Having engaged with culture and public as dynamic, changing, phenomena which inform social action and the hierarchies of power in our society, we might look to Schnittker’s work as the product of a biomedical culture which frequently reduces culture writ-large to belief at the detriment of patients and clinicians alike. It is the task of those concerned with medical and health humanities to engage with these articulations of culture and the narratives they form as we move forward.  Through this perspective, we may view Schnittker’s work as an invaluable narrative of psychiatric diagnosis and its history.  Schnittker’s work can then be seen as a critical resource for developing psychiatric diagnostic measures in the future, a mirror for psychiatrists and clinicians which reflects back the very mechanics of culture and public it critiques.

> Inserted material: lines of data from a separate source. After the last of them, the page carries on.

`src/source/fixnum_pkg.sv`:
```
// Fixed-point word format for the output layer datapath, imported by every arithmetic block
package fixnum_pkg;

	// Word layout is sign, integer part, fraction part
	localparam int WIDTH     = 16;       // Full word width
	localparam int INT_BITS  = 5;        // Integer magnitude bits
	localparam int FRAC_BITS = 10;       // Fraction bits, 1 LSB = 2^-10

	// 1.0 in the fixed-point format
	localparam logic signed [WIDTH-1:0] ONE_FIX = WIDTH'(1) << FRAC_BITS;

	// Field view of a word, MSB first
	typedef struct packed {
		logic                 sign;      // Two's complement sign
		logic [INT_BITS-1:0]  int_part;  // Integer bits
		logic [FRAC_BITS-1:0] frac_part; // Fraction bits, MSB weighs 0.5
	} fix_fields_t;

	// One word seen two ways
	// raw for add/sub/mul, fields for thresholding
	typedef union packed {
		logic signed [WIDTH-1:0] raw;    // Arithmetic view
		fix_fields_t             fields; // Bit field view
	} fix_word_u;

endpackage

```
`src/source/layer_pkg.sv`:
```
// Output layer geometry defaults, cost codes and junction cycle length used across the layer
package layer_pkg;

	// Cost function select
	localparam bit COST_QUAD = 1'b0; // Quadratic, delta = (a - y) * sp
	localparam bit COST_XENT = 1'b1; // Cross-entropy, delta = a - y

	// Default geometry of the top level
	localparam int P_DEFAULT = 4;    // Neurons in the output layer
	localparam int Z_DEFAULT = 1;    // Neurons handled per clock
	localparam int L_DEFAULT = 3;    // Layers in the whole network

	// Idle slots at the end of every junction cycle
	// These give the memory read pipeline room before the banks swap
	localparam int CPC_EXTRA = 2;

	// Clocks per junction cycle for a layer of p neurons at z per clock
	function automatic int cpc_of(input int p, input int z);
		return p / z + CPC_EXTRA;
	endfunction

endpackage

```
`src/source/ideal_output_delay.sv`:
```
// Delay line that holds the ideal output bits while activations cross the earlier layers
`timescale 1ns/1ps

module ideal_output_delay #(
	parameter int Z = layer_pkg::Z_DEFAULT, // Lanes per clock
	parameter int P = layer_pkg::P_DEFAULT, // Neurons in the layer
	parameter int L = layer_pkg::L_DEFAULT  // Layers in the network, at least 2
)(
	input  logic         clk,
	input  logic         arst_n_i,
	input  logic [Z-1:0] y_i,         // Ideal bits entering with the input layer
	output logic [Z-1:0] y_delayed_o  // Same bits, lined up with the last layer
);

	import layer_pkg::*;

	localparam int CPC   = cpc_of(P, Z);  // Clocks per junction cycle
	localparam int DEPTH = CPC * (L - 1); // One junction cycle per earlier layer

	logic [Z-1:0] stage_q [DEPTH]; // stage_q[0] is the newest entry

	// Plain shift by one stage every clock
	always_ff @(posedge clk or negedge arst_n_i) begin
		if (!arst_n_i) begin
			for (int i = 0; i < DEPTH; i++) begin
				stage_q[i] <= '0; // Nothing valid in flight after reset
			end
		end else begin
			stage_q[0] <= y_i;
			for (int i = 1; i < DEPTH; i++) begin
				stage_q[i] <= stage_q[i-1];
			end
		end
	end

	// Bit sampled DEPTH clocks ago
	assign y_delayed_o = stage_q[DEPTH-1];

endmodule

```
`src/source/neuron_cost_unit.sv`:
```
// Per-lane cost term, delta by cost type and one-bit output decision for the output layer
`timescale 1ns/1ps

module neuron_cost_unit #(
	parameter int Z         = layer_pkg::Z_DEFAULT, // Lanes per clock
	parameter bit COST_TYPE = layer_pkg::COST_XENT  // Cost function select
)(
	input  fixnum_pkg::fix_word_u [Z-1:0] act_i,   // Computed activations
	input  fixnum_pkg::fix_word_u [Z-1:0] sp_i,    // Sigmoid prime, quadratic cost only
	input  logic                  [Z-1:0] y_i,     // Delayed ideal outputs
	output fixnum_pkg::fix_word_u [Z-1:0] delta_o, // Output layer deltas
	output logic                  [Z-1:0] a_out_o  // Thresholded network outputs
);

	import fixnum_pkg::*;
	import layer_pkg::*;

	for (genvar g = 0; g < Z; g++) begin : g_lane
		fix_word_u cost_term; // a - y for this lane

		// Ideal bit selects 1.0 or 0.0 as the target
		assign cost_term = act_i[g].raw - (y_i[g] ? ONE_FIX : '0);

		if (COST_TYPE == COST_QUAD) begin : g_quad
			logic signed [2*WIDTH-1:0] prod;     // Full product, 2*FRAC_BITS fraction bits
			logic signed [2*WIDTH-1:0] prod_shr; // Back to FRAC_BITS fraction bits

			assign prod     = $signed(cost_term.raw) * $signed(sp_i[g].raw);
			assign prod_shr = prod >>> FRAC_BITS;      // Truncates toward minus infinity
			assign delta_o[g] = prod_shr[WIDTH-1:0]; // Low word, no saturation
		end else begin : g_xent
			// Sigmoid prime cancels out of the cross-entropy gradient
			assign delta_o[g] = cost_term;
		end

		// Output is 1 for a non-negative activation at or above 0.5
		// Any integer bit set, or the half bit of the fraction
		assign a_out_o[g] = !act_i[g].fields.sign &&
			((|act_i[g].fields.int_part) || act_i[g].fields.frac_part[FRAC_BITS-1]);
	end

endmodule

```
`src/source/delta_bank_ctrl.sv`:
```
// Junction cycle counter and bank pointer driving the write enable and addresses of the delta memory
`timescale 1ns/1ps

module delta_bank_ctrl #(
	parameter int P = layer_pkg::P_DEFAULT, // Neurons in the layer, multiple of Z
	parameter int Z = layer_pkg::Z_DEFAULT  // Lanes per clock
)(
	input  logic                     clk,
	input  logic                     arst_n_i,
	output logic                     wr_bank_o, // Bank being written, reads use the other
	output logic                     wr_en_o,   // Delta write strobe
	output logic [$clog2(P/Z)-1:0]   wr_addr_o, // Write row
	output logic [$clog2(P/Z)-1:0]   rd_addr_o  // Read row in the other bank
);

	import layer_pkg::*;

	localparam int CPC   = cpc_of(P, Z);  // Clocks per junction cycle
	localparam int DEPTH = P / Z;         // Busy slots per junction cycle
	localparam int CW    = $clog2(CPC);   // Cycle index width
	localparam int AW    = $clog2(DEPTH); // Row address width

	logic [CW-1:0] cycle_q;   // Position in the junction cycle
	logic          wr_bank_q; // Ping-pong pointer
	logic          wrap;      // Last slot of the junction cycle

	assign wrap = (cycle_q == CW'(CPC - 1));

	// Index starts at 0 on the first clock out of reset
	always_ff @(posedge clk or negedge arst_n_i) begin
		if (!arst_n_i) begin
			cycle_q   <= '0;
			wr_bank_q <= 1'b0;
		end else begin
			cycle_q   <= wrap ? '0 : cycle_q + 1'b1;
			wr_bank_q <= wr_bank_q ^ wrap; // Swap banks with the new junction cycle
		end
	end

	assign wr_bank_o = wr_bank_q;
	// Idle slots and reset write nothing
	assign wr_en_o   = arst_n_i && (int'(cycle_q) < DEPTH);
	assign wr_addr_o = cycle_q[AW-1:0];         // One row per busy slot
	assign rd_addr_o = cycle_q[AW-1:0];         // Read walks in step with the write

	// Counter never leaves the junction cycle
	a_cycle_range : assert property (@(posedge clk) disable iff (!arst_n_i)
		int'(cycle_q) < CPC)
		else $error("junction cycle index out of range");

	// Write row stays inside the bank and equals the full slot index
	a_wr_in_busy : assert property (@(posedge clk) disable iff (!arst_n_i)
		wr_en_o |-> ((int'(wr_addr_o) < DEPTH) && (CW'(wr_addr_o) == cycle_q)))
		else $error("delta write outside the busy slots");

	// Bank swap only lands on slot 0
	a_bank_swap : assert property (@(posedge clk) disable iff (!arst_n_i)
		$changed(wr_bank_q) |-> (cycle_q == '0))
		else $error("bank pointer moved away from a wrap");

endmodule

```
`src/source/delta_ping_pong_mem.sv`:
```
// Two-bank delta store, one bank filled by the cost unit while the other is read back to the previous layer
`timescale 1ns/1ps

module delta_ping_pong_mem #(
	parameter int P = layer_pkg::P_DEFAULT, // Neurons in the layer, multiple of Z
	parameter int Z = layer_pkg::Z_DEFAULT  // Lanes per row
)(
	input  logic                          clk,
	input  logic                          arst_n_i,
	input  logic                          wr_bank_i, // Bank to write, read is the other one
	input  logic                          wr_en_i,
	input  logic [$clog2(P/Z)-1:0]        wr_addr_i,
	input  logic [$clog2(P/Z)-1:0]        rd_addr_i,
	input  fixnum_pkg::fix_word_u [Z-1:0] wr_data_i, // Z deltas per row
	output fixnum_pkg::fix_word_u [Z-1:0] rd_data_o  // Registered read, one clock late
);

	import fixnum_pkg::*;

	localparam int DEPTH = P / Z; // Rows per bank

	fix_word_u [Z-1:0] bank_mem [2][DEPTH]; // [bank][row]
	logic      [1:0]   bank_vld_q;          // Bank holds at least one written row
	fix_word_u [Z-1:0] rd_q;
	logic              rd_bank;
	logic              rd_ok;

	assign rd_bank = ~wr_bank_i;
	// Never-written bank or row past the end reads as 0
	assign rd_ok   = bank_vld_q[rd_bank] && (int'(rd_addr_i) < DEPTH);

	always_ff @(posedge clk) begin
		if (wr_en_i) begin
			bank_mem[wr_bank_i][wr_addr_i] <= wr_data_i;
		end
	end

	always_ff @(posedge clk or negedge arst_n_i) begin
		if (!arst_n_i) begin
			bank_vld_q <= '0;
			rd_q       <= '0;
		end else begin
			if (wr_en_i) begin
				bank_vld_q[wr_bank_i] <= 1'b1;
			end
			rd_q <= rd_ok ? bank_mem[rd_bank][rd_addr_i] : '0;
		end
	end

	assign rd_data_o = rd_q;

	// Read never lands on the bank written this clock or the one before
	// Relies on the idle slot the controller puts before every bank swap
	a_bank_split : assert property (@(posedge clk) disable iff (!arst_n_i)
		$past(wr_en_i) |-> (rd_bank != $past(wr_bank_i)))
		else $error("delta read hit the bank being written");

endmodule

```
`src/source/output_layer.sv`:
```
// Output layer top, ties the ideal-bit delay, cost unit, bank controller and delta memory together
`timescale 1ns/1ps

module output_layer #(
	parameter int P         = layer_pkg::P_DEFAULT, // Neurons, multiple of Z
	parameter int Z         = layer_pkg::Z_DEFAULT, // Neurons per clock
	parameter int L         = layer_pkg::L_DEFAULT, // Layers in the network
	parameter bit COST_TYPE = layer_pkg::COST_XENT  // Cost function select
)(
	input  logic                          clk,
	input  logic                          arst_n_i,
	input  fixnum_pkg::fix_word_u [Z-1:0] act_i,       // Activations from the last layer
	input  fixnum_pkg::fix_word_u [Z-1:0] sp_i,        // Matching sigmoid primes
	input  logic                  [Z-1:0] y_i,         // Ideal outputs at network entry
	output fixnum_pkg::fix_word_u [Z-1:0] delta_o,     // Deltas back to the previous layer
	output logic                  [Z-1:0] y_delayed_o, // Ideal outputs lined up with act_i
	output logic                  [Z-1:0] a_out_o      // One-bit network outputs
);

	import fixnum_pkg::*;

	localparam int AW = $clog2(P / Z); // Delta row address width

	fix_word_u [Z-1:0] delta_lanes; // Fresh deltas into the memory
	logic              wr_bank;
	logic              wr_en;
	logic [AW-1:0]     wr_addr;
	logic [AW-1:0]     rd_addr;

	ideal_output_delay #(.Z(Z), .P(P), .L(L)) u_y_delay (
		.clk         (clk),
		.arst_n_i    (arst_n_i),
		.y_i         (y_i),
		.y_delayed_o (y_delayed_o)
	);

	neuron_cost_unit #(.Z(Z), .COST_TYPE(COST_TYPE)) u_cost (
		.act_i   (act_i),
		.sp_i    (sp_i),
		.y_i     (y_delayed_o), // Target bits for this clock
		.delta_o (delta_lanes),
		.a_out_o (a_out_o)
	);

	delta_bank_ctrl #(.P(P), .Z(Z)) u_ctrl (
		.clk       (clk),
		.arst_n_i  (arst_n_i),
		.wr_bank_o (wr_bank),
		.wr_en_o   (wr_en),
		.wr_addr_o (wr_addr),
		.rd_addr_o (rd_addr)
	);

	delta_ping_pong_mem #(.P(P), .Z(Z)) u_delta_mem (
		.clk       (clk),
		.arst_n_i  (arst_n_i),
		.wr_bank_i (wr_bank),
		.wr_en_i   (wr_en),
		.wr_addr_i (wr_addr),
		.rd_addr_i (rd_addr),
		.wr_data_i (delta_lanes),
		.rd_data_o (delta_o) // Previous junction cycle's deltas
	);

endmodule

```
`config.mk`:
```
export PLATFORM = sky130hd
export DESIGN_NAME = output_layer
export DESIGN_NICKNAME = d
export VERILOG_FILES = /design/src/source/fixnum_pkg.sv /design/src/source/layer_pkg.sv /design/src/source/ideal_output_delay.sv /design/src/source/neuron_cost_unit.sv /design/src/source/delta_bank_ctrl.sv /design/src/source/delta_ping_pong_mem.sv /design/src/source/output_layer.sv
export SDC_FILE = /design/constraint.sdc
export NUM_CORES = 1
export LEC_CHECK = 0
export ABC_CLOCK_PERIOD_IN_PS = 3700
export BUFFER_PORTS_ARGS = -buffer_cell sky130_fd_sc_hd__buf_2
export CORE_MARGIN = 3
export CORE_UTILIZATION = 35
export CTS_CLUSTER_DIAMETER = 120
export DETAILED_ROUTE_END_ITERATION = 16
export PLACE_DENSITY = 0.62
export SLEW_MARGIN = 20
export SYNTH_ARGS = -nofsm -noshare
export SYNTH_HDL_FRONTEND = slang
export SYNTH_HIERARCHICAL = 1
export SYNTH_SLANG_ARGS = --single-unit
```
`constraint.sdc`:
```
create_clock -name clk -period 3.7 [get_ports clk]
set_input_delay 0.74 -clock clk [delete_from_list [all_inputs] [get_ports clk]]
set_output_delay 0.74 -clock clk [all_outputs]
set_load 0.02 [all_outputs]
```
Yosys cells after proc, flatten, opt, wreduce, memory -nomap -nowiden
Memory sizes are Yosys's and may differ from the RTL's.
Index checks and enable logic that the tools add are counted.
{ "word_totals": {"output_inout_bits": 18, "n_memories": 1, "mem_bits_rw": 128, "ff_bits": 34} }
{ "memory_table": {"columns": ["memory", "words", "width", "rd", "rd_clocked_by_memory_dff", "wr", "line_no", "text"], "rows": [
  ["u_delta_mem.bank_mem", 2, 64, 1, 0, 1, "delta_ping_pong_mem.sv:22", "fix_word_u [Z-1:0] bank_mem [2][DEPTH];"]
]} }
{ "classes": {"n_mux": 14, "bitwise_logic": 4, "reduce_logical": 7, "addsub": 2, "eq_ne": 1, "magnitude_cmp": 6} }
{ "ops": {"columns": ["operator", "n"], "rows": [
  ["$mux W16", 4],
  ["$mux W64", 1],
  ["$bmux W16 S2", 1],
  ["$demux W16 S2", 1],
  ["$sub A16 B16 Y16", 1],
  ["$mux W11", 1],
  ["$reduce_or A5 Y1", 1],
  ["$logic_and A1 B1 Y1", 4],
  ["$lt A1 B2 Y1 const B", 2],
  ["$mux W1", 4],
  ["$add A3 B1 Y3 const B", 1],
  ["$eq A3 B3 Y1 const B", 1],
  ["$ge A3 B3 Y1 const B", 1],
  ["$lt A3 B1 Y1 const B", 1],
  ["$lt A3 B3 Y1 const B", 1],
  ["$mux W3", 1],
  ["$not A2 Y3", 1],
  ["$or A2 B2 Y2", 1],
  ["$demux W1 S1", 1],
  ["$ge A1 B1 Y1 const B", 1],
  ["$logic_not A1 Y1", 1],
  ["$logic_or A1 B1 Y1", 1],
  ["$not A1 Y1", 1],
  ["$xor A1 B1 Y1", 1]
]} }

Depth between registers and ports, before layout
{ "logic_depth": {"word_depth": 6, "depth_mapped": 6} }

By module
The synthesis kept the hierarchy.
{ "by_module_without_submodules": {"columns": ["mod", "cells_each", "area_each_um2", "instances"], "rows": [
  ["delta_ping_pong_mem", 273, 5459.0, 1],
  ["ideal_output_delay", 12, 300.3, 1],
  ["neuron_cost_unit", 27, 197.7, 1],
  ["delta_bank_ctrl", 17, 190.2, 1]
]} }

Worst setup path before layout
Ideal clock, no wire load.
{ "synth_path": {"path_kind": "input to register", "startpoint": "input arst_n_i", "endpoint": "memory u_delta_mem/bank_mem[0][48] (netlist name), enable pin", "n_path_buf": 0, "path_stages": 3, "setup_time_ns": 0.409, "required_time_ns": 3.291, "setup_slack_ns": 1.172, "arrival_time_ns": 2.118, "cell_sequence": "and2b_1 nand2b_1 nor3_1"} }
{ "synth_between": {"elab_chain_cells": 3} }
{ "synth_rtl": {"columns": ["item", "line_no", "text"], "rows": [
  ["from (decl)", "output_layer.sv:11", "input logic arst_n_i,"],
  ["$logic_and A1 B1 Y1", "delta_bank_ctrl.sv:42", "assign wr_en_o = arst_n_i && (int'(cycle_q) < DEPTH);"],
  ["$mux W1", "delta_ping_pong_mem.sv:33", "if (wr_en_i) begin"],
  ["$mux W64 (implied by the code)", "delta_ping_pong_mem.sv:34", "bank_mem[wr_bank_i][wr_addr_i] <= wr_data_i;"],
  ["to (decl)", "delta_ping_pong_mem.sv:22", null]
]} }
No other way between the ends.

Worst setup path after layout
{ "layout_path": {"startpoint": "input act_i[11] (netlist name)", "endpoint": "output a_out_o"} }
{ "layout_between": {"elab_chain_cells": 3} }
{ "layout_rtl": {"columns": ["item", "line_no", "text"], "rows": [
  ["from (decl)", "output_layer.sv:12", "input fixnum_pkg::fix_word_u [Z-1:0] act_i,"],
  ["$reduce_or A5 Y1", "neuron_cost_unit.sv:39", "((|act_i[g].fields.int_part) || act_i[g].fields.frac_part[FRAC_BITS-1]);"],
  ["$logic_or A1 B1 Y1", "neuron_cost_unit.sv:39", null],
  ["$logic_and A1 B1 Y1", "neuron_cost_unit.sv:38", "assign a_out_o[g] = !act_i[g].fields.sign &&"],
  ["to (decl)", "output_layer.sv:17", "output logic [Z-1:0] a_out_o"]
]} }
No other way between the ends.

==> out/qor.yml <==
yosysTopAreaCell: "sky130_fd_sc_hd__edfxtp_1"
timing.reg2reg.worst_path_depth: 4
report.final.slew_viol_count: 0
peak_vdd_ir_uv: 354
reg2reg_from: "u_ctrl/cycle_q[0]"
routed_wirelength_mm: 10.9
path_class: "in2out"
reg2reg_slack_ns: 1.71
timing.final.hold_violations: 0
drt_first_pass_iters: 4
grt_pass1_vias: 2978
cp-startpoint: "act_i[11]"
synth_top_area_share: 0.625
antenna_found_initial: 0
fp-row-count: 47
die_y_um: 139
grt-ovfl-total: 0
routed_via_density: 4.71
p_leak_nw: 2.92
antenna_cells_inserted: 0
hold_class: "reg2reg"
postcts_resize_cnt: 0
yosysSeqAreaShare: 0.764
die_x_um: 139
layout_worst_path_cycle_share: 0.598
finalSetupTns_ns: 0
area_delta_synth_final_pct: 16.5
clkLatencyLatePin_ns: 0.43
clk_pin_slew_ns: 0.06
whs_endpoint: "u_y_delay/stage_q[2]"
post-dp-hpwl_mm: 6.43
initial_utilization: 0.364
critical_path.reg2reg.endpoint: "u_delta_mem/bank_mem[0][41]"
critical-path-top-cell-by-count: "sky130_fd_sc_hd__buf_2"
avgSynthCellArea_sq_um: 18.7
drt_first_iter_violations: 176
postSynth.topFlopCell: "sky130_fd_sc_hd__edfxtp_1"
tritoncts.num_buffers: 17
critical_path_peak_fanout: 4
combined_area_of_all_synthesized_cells_sq_um: 6150
synth-seq-cells: 162
tightest_slew_ns: 0.964
finalNetCount: 413
hold_path_startpoint: "u_y_delay/stage_q[3]"
detail_route.wl_per_cell_um: 17.9
syn_inst: 329
crit_slowest_cell: "sky130_fd_sc_hd__nor4_2"
synth.top_cells.by_area: "sky130_fd_sc_hd__edfxtp_1 (63%), sky130_fd_sc_hd__dfrtp_1 (14%), sky130_fd_sc_hd__mux2i_1 (11%)"
path_delay_family: "simple AND/OR/NAND/NOR gates"
cts_hold_buffers: 0
endpoint_arrival_time_on_the_critical_path_ns: 1.47
core_region_area_sq_um: 16900
timing.slew.headroom: 0.355
cts_tree: "built"
crit_path_end_kind: "output pin"
first_pass_grt_wire_length_mm: 17.1
cp.buffers_inverters: 2
i_o_pins: 53
synth_async_sr_flop_share: 0.210
timing.hold.worst_path_depth: 0
finalClockSkew_ns: 0.0107
ys.warnings.count: 6
path_cells: "buf_2 -> nor4_2 -> a21oi_1 -> buf_2"
crit_path_max_incr_delay_ns: 0.34
layout.filler_cells: 1490
cp-start-kind: "primary input"
cts_buffer_depth: 2
post_cts_buffers: 0
fin_worst_hold_slack_ns: 0.355
ant_nets: 0
cts.sink_count: 162
num_vias: 2868
track_usage: 0.120
final_layout_size_suffix_gt1_frac: 0.254
syn_nets: 366
synth_enable_flop_cells: 128
setup_violations_final: 0
clock_tree.htree_level_count: 4
max-cap-violations: 0
run_status: "finished, final reports clean"
setup_repair_after_global_routing_missed_its_margin: "false"
clock-root-buffer: "sky130_fd_sc_hd__clkbuf_16"
largest_net_degree_at_the_start_of_global_routing: 43
critPathRequiredTime_ns: 2.96
post_synth_most_frequent_cells: "sky130_fd_sc_hd__edfxtp_1 (128), sky130_fd_sc_hd__mux2i_1 (65), sky130_fd_sc_hd__dfrtp_1 (34)"
synth_most_common_cell: "sky130_fd_sc_hd__edfxtp_1"
finalWorstPathRequiredPeriod_ns: 2.21
drc_errors: 0
maximum_clock_rate_mhz: 452
count_of_input_and_output_buffers: 36
synth.lib_cells_used.distinct: 26
place_congestion: 0.720
design.die.area_sq_um: 19200
power.density_nw_per_um2: 518
-- state kept, by name, summed over array words and instances (netlist names) --
name / count
u_y_delay/y_delayed_o: 1
u_delta_mem/bank_mem: 128
u_ctrl/cycle_q: 3
u_delta_mem/bank_vld_q: 2
u_y_delay/stage_q: 11
u_ctrl/wr_bank_o: 1
u_delta_mem/rd_data_o: 16
-- through the flow --
step	worst slack [ns]	util	cells	power, mW	area (sq um)
detailed placement	1.50	0.390	576	2.10	6580
floorplan	1.17	-	329	2.06	6150
finish	1.49	0.424	609	3.71	7160
global route	1.44	0.424	609	3.85	7160
CTS	1.49	0.423	608	3.75	7150
global placement	1.52	0.388	575	2.09	6550
-- logic make-up after synthesis --
| logic type | synth area share |
|---|---|
| flops | 0.764 |
| mux | 0.106 |
| compound gates | 0.0574 |
| buf+inv | 0.0328 |
| simple gates | 0.0277 |
| xor+xnor | 0.00855 |
| fa+ha+maj | 0.00407 |
-- cell type report --
class	count	area (sq um)	area share
clock buffer	18	439	0.0613
clock inverter	14	129	0.0180
inverter	4	15.0	0.00210
multi-input combinational	137	1260	0.176
sequential	162	4700	0.656
tap	220	275	0.0384
timing repair buffer	54	343	0.0479
-- metal layers --
layer / GRT usage / routed length, um / vias up
li1: - / - / 1358
met1: 0.148 / 4730 / 1450
met2: 0.200 / 5610 / 43
met3: 0.0314 / 352 / 17
met4: 0.0536 / 188 / 0
met5: 0 / 0 / -
-- cells in the final DEF, fill, tap and decap left out, types with 2 or more instances in the layout --
cell / count
sky130_fd_sc_hd__buf_4: 16
sky130_fd_sc_hd__o22a_1: 16
sky130_fd_sc_hd__nor2_1: 8
sky130_fd_sc_hd__dfrtp_1: 33
sky130_fd_sc_hd__mux2i_1: 65
sky130_fd_sc_hd__clkinvlp_4: 2
sky130_fd_sc_hd__edfxtp_1: 128
sky130_fd_sc_hd__o221ai_1: 6
sky130_fd_sc_hd__o221ai_2: 10
sky130_fd_sc_hd__buf_2: 36
sky130_fd_sc_hd__xnor2_1: 5
sky130_fd_sc_hd__ha_1: 2
sky130_fd_sc_hd__clkbuf_16: 17
sky130_fd_sc_hd__inv_1: 4
sky130_fd_sc_hd__nand2b_1: 7
sky130_fd_sc_hd__inv_6: 4
sky130_fd_sc_hd__nand3b_1: 4
sky130_fd_sc_hd__nor3_2: 2
sky130_fd_sc_hd__nand2_1: 4
sky130_fd_sc_hd__clkinv_4: 4
sky130_fd_sc_hd__clkinv_2: 2
-- how the worst max path moves through the flow --
stage	endpoint	slack [ns]	cells past startpoint
after floorplan	u_delta_mem/bank_mem[0][48]	1.17	3
after global routing	a_out_o	1.44	4
after global placement	a_out_o	1.52	4
after detailed placement	a_out_o	1.50	4
after CTS	a_out_o	1.49	4
final	a_out_o	1.49	4
-- where the power goes --
part	leakage (nW)	internal (mW)	switching [mW]
registers	1.56	1.99	0.00457
clock network	0.275	0.949	0.704
logic	1.09	0.0158	0.0444
total	2.92	2.96	0.753
Note: power is estimated with default switching activity, not from simulation.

[1] Schnittker, J (2017) The Diagnostic System: Why the Classification of Psychiatric Disorders is Necessary, Difficult, and Never Settled. Columbia University Press: New York. Pp. 18.

[2] Ibid, pp. 11.

[3] See for instance: Greener, M.  “DSM-5: Rewriting the ‘bible.’” Progress in Neurology and Psychiatry. September/October 2013.

[4] Brouwer, D. and R. Asen (2010). “Introduction” In Public Modalities: Rhetoric, Culture, Media, and the Shape of Public Life.

[5] See for instance: Taylor, J. (2003) “The Story Catches You and You Fall Down: Tragedy, Ethnography, and ‘Cultural Competence’” Medical Anthropology Quarterly.  17(2)

[6] Schnittker, J (2017) The Diagnostic System. Pp 179.